## Records shown
======
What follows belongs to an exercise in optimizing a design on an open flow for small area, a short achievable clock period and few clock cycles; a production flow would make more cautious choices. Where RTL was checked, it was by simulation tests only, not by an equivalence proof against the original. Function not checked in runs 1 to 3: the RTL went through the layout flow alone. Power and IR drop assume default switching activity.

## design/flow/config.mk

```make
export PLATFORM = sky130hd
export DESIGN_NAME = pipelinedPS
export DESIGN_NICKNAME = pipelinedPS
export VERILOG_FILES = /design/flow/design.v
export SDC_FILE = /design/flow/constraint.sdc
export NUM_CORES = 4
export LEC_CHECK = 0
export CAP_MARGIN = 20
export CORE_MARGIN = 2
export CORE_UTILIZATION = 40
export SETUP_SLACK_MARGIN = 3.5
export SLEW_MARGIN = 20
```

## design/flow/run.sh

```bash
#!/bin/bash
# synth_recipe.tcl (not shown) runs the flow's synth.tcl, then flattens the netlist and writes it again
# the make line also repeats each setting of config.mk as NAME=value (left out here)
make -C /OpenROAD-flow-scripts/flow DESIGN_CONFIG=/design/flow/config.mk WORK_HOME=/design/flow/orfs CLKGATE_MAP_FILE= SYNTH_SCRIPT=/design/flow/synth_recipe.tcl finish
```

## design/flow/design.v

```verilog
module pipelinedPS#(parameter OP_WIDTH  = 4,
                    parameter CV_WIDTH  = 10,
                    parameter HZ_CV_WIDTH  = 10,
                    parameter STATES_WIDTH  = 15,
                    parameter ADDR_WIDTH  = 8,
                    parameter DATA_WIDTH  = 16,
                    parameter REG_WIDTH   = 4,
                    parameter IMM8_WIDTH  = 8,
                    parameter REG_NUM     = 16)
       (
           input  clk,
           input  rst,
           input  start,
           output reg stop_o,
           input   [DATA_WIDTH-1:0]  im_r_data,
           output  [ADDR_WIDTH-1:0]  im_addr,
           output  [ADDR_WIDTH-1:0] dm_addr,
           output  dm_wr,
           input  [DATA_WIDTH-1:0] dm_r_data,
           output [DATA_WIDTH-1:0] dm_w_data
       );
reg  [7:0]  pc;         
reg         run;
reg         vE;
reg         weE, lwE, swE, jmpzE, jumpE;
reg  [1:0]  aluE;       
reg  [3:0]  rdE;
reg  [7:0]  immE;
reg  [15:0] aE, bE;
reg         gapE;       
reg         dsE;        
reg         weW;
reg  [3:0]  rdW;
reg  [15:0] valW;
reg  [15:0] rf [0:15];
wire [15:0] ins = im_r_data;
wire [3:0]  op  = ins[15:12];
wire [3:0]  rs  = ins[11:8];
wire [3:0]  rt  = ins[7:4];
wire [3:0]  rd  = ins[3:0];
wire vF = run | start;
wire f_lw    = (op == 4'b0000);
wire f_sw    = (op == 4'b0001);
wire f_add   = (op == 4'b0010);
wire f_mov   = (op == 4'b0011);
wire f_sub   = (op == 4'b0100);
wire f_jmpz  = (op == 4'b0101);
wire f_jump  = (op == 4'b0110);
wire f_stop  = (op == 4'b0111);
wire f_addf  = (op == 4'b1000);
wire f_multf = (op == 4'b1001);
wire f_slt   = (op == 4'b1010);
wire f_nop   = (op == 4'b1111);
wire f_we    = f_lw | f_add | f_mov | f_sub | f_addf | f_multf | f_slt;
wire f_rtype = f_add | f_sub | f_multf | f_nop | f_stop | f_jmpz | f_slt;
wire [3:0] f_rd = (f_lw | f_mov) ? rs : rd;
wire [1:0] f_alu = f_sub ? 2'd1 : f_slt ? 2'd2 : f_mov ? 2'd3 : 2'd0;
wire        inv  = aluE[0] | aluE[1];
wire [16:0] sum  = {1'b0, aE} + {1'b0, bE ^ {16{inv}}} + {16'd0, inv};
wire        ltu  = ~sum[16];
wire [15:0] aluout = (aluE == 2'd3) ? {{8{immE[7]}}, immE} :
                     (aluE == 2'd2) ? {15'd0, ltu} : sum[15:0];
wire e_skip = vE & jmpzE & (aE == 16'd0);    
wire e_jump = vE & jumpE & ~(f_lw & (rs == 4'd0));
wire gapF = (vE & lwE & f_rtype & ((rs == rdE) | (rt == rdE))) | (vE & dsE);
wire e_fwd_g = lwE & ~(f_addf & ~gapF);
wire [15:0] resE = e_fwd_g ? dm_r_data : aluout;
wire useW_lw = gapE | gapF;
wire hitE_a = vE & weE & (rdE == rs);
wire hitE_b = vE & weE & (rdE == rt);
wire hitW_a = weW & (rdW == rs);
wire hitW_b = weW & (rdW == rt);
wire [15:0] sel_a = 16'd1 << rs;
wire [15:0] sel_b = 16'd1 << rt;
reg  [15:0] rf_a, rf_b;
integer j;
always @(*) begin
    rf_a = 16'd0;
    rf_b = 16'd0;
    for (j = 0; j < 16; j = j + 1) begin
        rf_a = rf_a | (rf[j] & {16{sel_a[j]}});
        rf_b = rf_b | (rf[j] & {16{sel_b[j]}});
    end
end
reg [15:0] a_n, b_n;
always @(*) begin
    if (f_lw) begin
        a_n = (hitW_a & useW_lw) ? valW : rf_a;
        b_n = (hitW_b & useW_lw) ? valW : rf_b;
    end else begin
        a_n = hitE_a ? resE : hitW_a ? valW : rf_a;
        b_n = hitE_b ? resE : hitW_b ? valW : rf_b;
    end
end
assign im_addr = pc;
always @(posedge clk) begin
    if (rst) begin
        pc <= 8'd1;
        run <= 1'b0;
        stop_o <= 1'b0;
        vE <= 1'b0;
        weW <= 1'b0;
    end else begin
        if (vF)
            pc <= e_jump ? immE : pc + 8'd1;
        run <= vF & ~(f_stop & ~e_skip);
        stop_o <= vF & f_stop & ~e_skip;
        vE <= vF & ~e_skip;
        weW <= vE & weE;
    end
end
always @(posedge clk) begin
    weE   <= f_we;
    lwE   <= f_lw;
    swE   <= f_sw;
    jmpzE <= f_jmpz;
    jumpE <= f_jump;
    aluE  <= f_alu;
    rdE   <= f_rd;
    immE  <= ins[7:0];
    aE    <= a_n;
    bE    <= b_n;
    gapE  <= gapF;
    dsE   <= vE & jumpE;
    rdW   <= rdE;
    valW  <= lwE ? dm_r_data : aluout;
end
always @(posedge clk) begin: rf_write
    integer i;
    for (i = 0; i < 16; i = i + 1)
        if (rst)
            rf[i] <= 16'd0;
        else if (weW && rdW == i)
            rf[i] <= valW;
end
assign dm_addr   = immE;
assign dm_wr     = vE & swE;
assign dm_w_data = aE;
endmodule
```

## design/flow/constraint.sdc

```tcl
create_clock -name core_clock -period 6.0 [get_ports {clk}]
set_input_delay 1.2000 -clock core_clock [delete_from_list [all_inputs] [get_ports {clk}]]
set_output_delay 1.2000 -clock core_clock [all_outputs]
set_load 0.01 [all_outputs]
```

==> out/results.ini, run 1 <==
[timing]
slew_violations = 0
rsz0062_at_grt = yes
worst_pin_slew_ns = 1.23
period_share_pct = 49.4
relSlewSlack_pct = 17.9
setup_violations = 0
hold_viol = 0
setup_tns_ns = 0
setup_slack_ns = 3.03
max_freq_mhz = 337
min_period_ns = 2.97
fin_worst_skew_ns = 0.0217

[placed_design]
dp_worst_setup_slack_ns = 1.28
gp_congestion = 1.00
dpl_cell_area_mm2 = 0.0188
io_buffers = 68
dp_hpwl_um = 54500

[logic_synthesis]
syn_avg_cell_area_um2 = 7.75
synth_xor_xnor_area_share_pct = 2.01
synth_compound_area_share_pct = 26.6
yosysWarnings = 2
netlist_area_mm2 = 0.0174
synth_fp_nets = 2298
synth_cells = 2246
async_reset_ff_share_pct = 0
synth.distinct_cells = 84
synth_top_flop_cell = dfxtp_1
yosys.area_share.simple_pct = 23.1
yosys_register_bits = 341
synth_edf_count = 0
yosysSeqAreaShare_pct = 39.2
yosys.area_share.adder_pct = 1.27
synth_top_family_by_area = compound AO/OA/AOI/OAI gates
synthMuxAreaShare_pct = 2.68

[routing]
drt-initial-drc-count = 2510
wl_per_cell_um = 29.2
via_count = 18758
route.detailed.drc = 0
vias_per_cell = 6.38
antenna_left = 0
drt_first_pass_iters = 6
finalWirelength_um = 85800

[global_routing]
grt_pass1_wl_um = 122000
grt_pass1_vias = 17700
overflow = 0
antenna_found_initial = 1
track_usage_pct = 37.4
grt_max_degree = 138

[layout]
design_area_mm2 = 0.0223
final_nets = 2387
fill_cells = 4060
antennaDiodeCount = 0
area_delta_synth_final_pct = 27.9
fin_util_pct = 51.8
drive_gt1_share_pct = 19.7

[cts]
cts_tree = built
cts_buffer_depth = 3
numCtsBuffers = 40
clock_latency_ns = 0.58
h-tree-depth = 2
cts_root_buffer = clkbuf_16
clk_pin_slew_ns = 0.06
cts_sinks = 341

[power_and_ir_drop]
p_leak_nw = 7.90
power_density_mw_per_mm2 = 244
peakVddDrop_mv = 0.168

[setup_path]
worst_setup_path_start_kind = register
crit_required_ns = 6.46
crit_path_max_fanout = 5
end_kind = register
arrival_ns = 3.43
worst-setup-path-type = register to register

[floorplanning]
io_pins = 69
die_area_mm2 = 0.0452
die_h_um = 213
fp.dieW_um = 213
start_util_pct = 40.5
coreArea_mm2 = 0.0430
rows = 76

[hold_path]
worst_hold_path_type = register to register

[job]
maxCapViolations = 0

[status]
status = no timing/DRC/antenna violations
======
## How to complete this task
Where the listing above has a line with "netlist_area_mm2 = 0.0174", start there, and output every line exactly through the line with "cts_sinks = 341", which is also included.

## Problem solution
netlist_area_mm2 = 0.0174
synth_fp_nets = 2298
synth_cells = 2246
async_reset_ff_share_pct = 0
synth.distinct_cells = 84
synth_top_flop_cell = dfxtp_1
yosys.area_share.simple_pct = 23.1
yosys_register_bits = 341
synth_edf_count = 0
yosysSeqAreaShare_pct = 39.2
yosys.area_share.adder_pct = 1.27
synth_top_family_by_area = compound AO/OA/AOI/OAI gates
synthMuxAreaShare_pct = 2.68

[routing]
drt-initial-drc-count = 2510
wl_per_cell_um = 29.2
via_count = 18758
route.detailed.drc = 0
vias_per_cell = 6.38
antenna_left = 0
drt_first_pass_iters = 6
finalWirelength_um = 85800

[global_routing]
grt_pass1_wl_um = 122000
grt_pass1_vias = 17700
overflow = 0
antenna_found_initial = 1
track_usage_pct = 37.4
grt_max_degree = 138

[layout]
design_area_mm2 = 0.0223
final_nets = 2387
fill_cells = 4060
antennaDiodeCount = 0
area_delta_synth_final_pct = 27.9
fin_util_pct = 51.8
drive_gt1_share_pct = 19.7

[cts]
cts_tree = built
cts_buffer_depth = 3
numCtsBuffers = 40
clock_latency_ns = 0.58
h-tree-depth = 2
cts_root_buffer = clkbuf_16
clk_pin_slew_ns = 0.06
cts_sinks = 341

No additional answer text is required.